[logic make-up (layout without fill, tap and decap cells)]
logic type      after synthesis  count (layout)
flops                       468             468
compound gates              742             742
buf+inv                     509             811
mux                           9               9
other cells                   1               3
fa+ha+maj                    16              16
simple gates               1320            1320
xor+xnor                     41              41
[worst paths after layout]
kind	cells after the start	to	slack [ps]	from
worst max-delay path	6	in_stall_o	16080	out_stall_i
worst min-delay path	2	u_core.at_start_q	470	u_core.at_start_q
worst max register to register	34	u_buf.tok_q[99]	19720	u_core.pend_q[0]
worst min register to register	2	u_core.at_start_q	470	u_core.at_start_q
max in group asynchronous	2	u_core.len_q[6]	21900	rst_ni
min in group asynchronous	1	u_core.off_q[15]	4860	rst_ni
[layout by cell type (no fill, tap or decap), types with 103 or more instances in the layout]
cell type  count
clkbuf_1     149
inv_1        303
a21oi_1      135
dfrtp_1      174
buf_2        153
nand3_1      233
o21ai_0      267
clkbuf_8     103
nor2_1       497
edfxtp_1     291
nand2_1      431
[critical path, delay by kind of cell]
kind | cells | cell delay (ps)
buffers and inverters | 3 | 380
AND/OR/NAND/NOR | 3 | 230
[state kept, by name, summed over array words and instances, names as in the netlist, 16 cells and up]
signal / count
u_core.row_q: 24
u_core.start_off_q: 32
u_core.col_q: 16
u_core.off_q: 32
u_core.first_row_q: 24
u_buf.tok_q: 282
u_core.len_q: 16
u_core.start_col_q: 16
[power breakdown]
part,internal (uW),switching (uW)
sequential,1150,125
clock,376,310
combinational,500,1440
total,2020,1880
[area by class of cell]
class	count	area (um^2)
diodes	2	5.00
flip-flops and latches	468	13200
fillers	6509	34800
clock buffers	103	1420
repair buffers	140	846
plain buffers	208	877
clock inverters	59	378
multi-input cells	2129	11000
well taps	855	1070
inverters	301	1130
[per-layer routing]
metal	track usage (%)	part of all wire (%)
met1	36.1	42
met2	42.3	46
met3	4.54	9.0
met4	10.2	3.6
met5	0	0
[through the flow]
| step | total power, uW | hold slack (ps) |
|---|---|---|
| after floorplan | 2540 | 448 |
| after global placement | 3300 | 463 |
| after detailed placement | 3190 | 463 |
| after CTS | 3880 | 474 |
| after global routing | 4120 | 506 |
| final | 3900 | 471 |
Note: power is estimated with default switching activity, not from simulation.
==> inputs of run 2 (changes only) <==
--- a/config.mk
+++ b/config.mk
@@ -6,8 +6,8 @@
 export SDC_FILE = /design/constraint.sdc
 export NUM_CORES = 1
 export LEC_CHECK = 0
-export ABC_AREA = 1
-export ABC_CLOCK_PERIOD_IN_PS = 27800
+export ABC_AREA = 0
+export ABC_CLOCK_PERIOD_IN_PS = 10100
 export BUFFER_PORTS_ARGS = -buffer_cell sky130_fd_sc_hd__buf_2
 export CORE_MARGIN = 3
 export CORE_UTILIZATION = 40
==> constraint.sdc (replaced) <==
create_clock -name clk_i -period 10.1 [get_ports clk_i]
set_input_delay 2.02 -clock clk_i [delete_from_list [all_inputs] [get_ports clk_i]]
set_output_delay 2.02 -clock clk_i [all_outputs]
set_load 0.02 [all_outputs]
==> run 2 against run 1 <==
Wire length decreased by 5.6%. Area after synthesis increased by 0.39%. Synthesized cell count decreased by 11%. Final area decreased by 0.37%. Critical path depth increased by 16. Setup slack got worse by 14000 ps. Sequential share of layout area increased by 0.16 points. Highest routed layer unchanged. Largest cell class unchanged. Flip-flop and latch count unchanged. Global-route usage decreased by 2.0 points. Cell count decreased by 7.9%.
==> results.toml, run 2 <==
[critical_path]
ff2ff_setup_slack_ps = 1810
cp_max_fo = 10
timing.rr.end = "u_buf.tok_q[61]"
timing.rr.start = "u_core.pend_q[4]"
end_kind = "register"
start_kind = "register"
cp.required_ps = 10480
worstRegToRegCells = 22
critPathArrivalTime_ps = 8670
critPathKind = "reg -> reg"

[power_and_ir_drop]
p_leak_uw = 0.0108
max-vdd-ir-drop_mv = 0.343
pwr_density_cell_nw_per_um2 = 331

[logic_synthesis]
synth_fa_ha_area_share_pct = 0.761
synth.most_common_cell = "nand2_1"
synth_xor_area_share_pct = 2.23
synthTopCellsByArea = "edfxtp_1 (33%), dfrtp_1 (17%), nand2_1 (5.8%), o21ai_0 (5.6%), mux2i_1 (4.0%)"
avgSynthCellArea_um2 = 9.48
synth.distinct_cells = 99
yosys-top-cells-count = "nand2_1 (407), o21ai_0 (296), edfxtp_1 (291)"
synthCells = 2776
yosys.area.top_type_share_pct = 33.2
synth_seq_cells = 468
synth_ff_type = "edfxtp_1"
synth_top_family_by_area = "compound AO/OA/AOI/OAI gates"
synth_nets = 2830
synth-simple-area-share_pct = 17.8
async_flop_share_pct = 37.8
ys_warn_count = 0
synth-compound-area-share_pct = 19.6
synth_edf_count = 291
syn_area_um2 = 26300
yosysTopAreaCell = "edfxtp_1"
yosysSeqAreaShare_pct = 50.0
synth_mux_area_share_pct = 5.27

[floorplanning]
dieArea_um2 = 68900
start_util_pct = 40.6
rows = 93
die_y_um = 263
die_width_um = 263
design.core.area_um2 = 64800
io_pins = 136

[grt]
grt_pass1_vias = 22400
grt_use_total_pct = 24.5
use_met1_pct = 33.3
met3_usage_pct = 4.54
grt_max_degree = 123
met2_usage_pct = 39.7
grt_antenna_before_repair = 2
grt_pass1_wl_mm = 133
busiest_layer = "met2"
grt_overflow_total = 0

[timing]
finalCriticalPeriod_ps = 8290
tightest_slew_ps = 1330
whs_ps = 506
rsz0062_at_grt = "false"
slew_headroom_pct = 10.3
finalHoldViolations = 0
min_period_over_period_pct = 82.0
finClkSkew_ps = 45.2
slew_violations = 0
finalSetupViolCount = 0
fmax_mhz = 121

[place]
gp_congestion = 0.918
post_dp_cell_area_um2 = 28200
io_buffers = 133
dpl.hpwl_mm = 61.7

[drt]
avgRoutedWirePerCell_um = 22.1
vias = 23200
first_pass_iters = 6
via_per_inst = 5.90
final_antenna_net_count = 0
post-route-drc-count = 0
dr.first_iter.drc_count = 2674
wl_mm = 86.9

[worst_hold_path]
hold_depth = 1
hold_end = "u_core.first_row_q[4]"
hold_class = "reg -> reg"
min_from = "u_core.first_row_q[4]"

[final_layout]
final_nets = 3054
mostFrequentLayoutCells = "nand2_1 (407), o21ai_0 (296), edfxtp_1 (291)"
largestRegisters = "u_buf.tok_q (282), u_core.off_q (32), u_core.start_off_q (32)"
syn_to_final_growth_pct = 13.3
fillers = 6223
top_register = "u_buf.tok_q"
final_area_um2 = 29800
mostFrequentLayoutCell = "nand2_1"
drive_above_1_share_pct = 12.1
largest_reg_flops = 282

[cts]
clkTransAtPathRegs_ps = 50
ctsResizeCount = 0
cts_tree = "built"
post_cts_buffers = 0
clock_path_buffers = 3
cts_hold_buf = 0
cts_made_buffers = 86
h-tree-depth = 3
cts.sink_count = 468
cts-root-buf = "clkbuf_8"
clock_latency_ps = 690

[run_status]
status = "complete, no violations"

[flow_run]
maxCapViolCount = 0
==> src/sv/srp_pkg.sv <==
package srp_pkg;

    // field widths
    localparam int COORD_BITS  = 12;
    localparam int CFG_W       = 20;
    localparam int CFG_IDX_W   = 3;
    localparam int DISP_W      = 12;
    localparam int MAXD_W      = 11;
    localparam int GREY_W      = 8;
    localparam int PIX_FRAC    = 8;
    localparam int SUBPIX_BITS = 4;
    localparam int OUT_W       = 32;
    localparam int DEPTH_W     = 31;

    // datapath widths
    localparam int MAG_W      = (COORD_BITS + PIX_FRAC > CFG_W) ? COORD_BITS + PIX_FRAC : CFG_W;
    localparam int AX_W       = MAG_W + CFG_W;
    localparam int AZ_W       = 2 * CFG_W;
    localparam int NY_W       = AX_W + CFG_W;
    localparam int NUM_W      = NY_W - SUBPIX_BITS;
    localparam int DEN_W      = MAXD_W + CFG_W;
    localparam int QUO_W      = 32;
    localparam int DIV_STAGES = QUO_W + 1;

    // register reset values
    localparam logic [CFG_W-1:0]  FOCAL_RST    = CFG_W'(256);
    localparam logic [CFG_W-1:0]  CENTER_RST   = '0;
    localparam logic [CFG_W-1:0]  BASELINE_RST = '0;
    localparam logic [MAXD_W-1:0] MAXD_RST     = MAXD_W'(1536);

    // configuration register index
    typedef enum logic [CFG_IDX_W-1:0] {
        CFG_FOCAL_X  = 3'd0,
        CFG_FOCAL_Y  = 3'd1,
        CFG_CENTER_X = 3'd2,
        CFG_CENTER_Y = 3'd3,
        CFG_BASELINE = 3'd4,
        CFG_MAX_DISP = 3'd5
    } t_cfg_idx;

    typedef struct packed {
        logic [COORD_BITS-1:0]    pixel_col;
        logic [COORD_BITS-1:0]    pixel_row;
        logic signed [DISP_W-1:0] disparity_raw;
        logic [GREY_W-1:0]        grey_level;
    } t_in;

    typedef struct packed {
        logic signed [OUT_W-1:0] point_x;
        logic signed [OUT_W-1:0] point_y;
        logic [DEPTH_W-1:0]      point_z;
        logic [GREY_W-1:0]       point_grey;
    } t_out;

endpackage

==> src/sv/srp_div.sv <==
// pipelined restoring divider, one quotient bit per stage
module srp_div (
    input  logic                          i_clk,
    input  logic                          i_en,
    input  logic [srp_pkg::NUM_W-1:0]     i_num,
    input  logic [srp_pkg::DEN_W-1:0]     i_den,
    output logic [srp_pkg::QUO_W-1:0]     o_quo,
    output logic                          o_ovf
);

    localparam int QW = srp_pkg::QUO_W;
    localparam int DW = srp_pkg::DEN_W;
    localparam int NW = srp_pkg::NUM_W;

    logic [DW-1:0] r_rem [0:QW];
    logic [QW-1:0] r_low [0:QW];
    logic [QW-1:0] r_quo [0:QW];
    logic [DW-1:0] r_den [0:QW];
    logic          r_ovf [0:QW];

    // entry stage: a quotient of 2^32 or more sets the overflow flag, upper bits seed the remainder
    always_ff @(posedge i_clk) begin
        if (i_en) begin
            r_ovf[0] <= (i_num >> QW) >= NW'(i_den);
            r_rem[0] <= DW'(i_num >> QW);
            r_low[0] <= i_num[QW-1:0];
            r_quo[0] <= '0;
            r_den[0] <= i_den;
        end
    end

    // one trial subtract per stage
    for (genvar g = 1; g <= QW; g++) begin : g_stage
        logic [DW:0] trial;
        logic [DW:0] diff;
        logic        ge;

        assign trial = {r_rem[g-1], r_low[g-1][QW-1]};
        assign diff  = trial - {1'b0, r_den[g-1]};
        assign ge    = trial >= {1'b0, r_den[g-1]};

        always_ff @(posedge i_clk) begin
            if (i_en) begin
                r_rem[g] <= ge ? diff[DW-1:0] : trial[DW-1:0];
                r_low[g] <= {r_low[g-1][QW-2:0], 1'b0};
                r_quo[g] <= {r_quo[g-1][QW-2:0], ge};
                r_den[g] <= r_den[g-1];
                r_ovf[g] <= r_ovf[g-1];
            end
        end
    end

    assign o_quo = r_quo[QW];
    assign o_ovf = r_ovf[QW];

endmodule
++++++++++
> _Task_
Across the material above, how many lines include the string "constraint"? Only the number is wanted.

> _Completed task_
2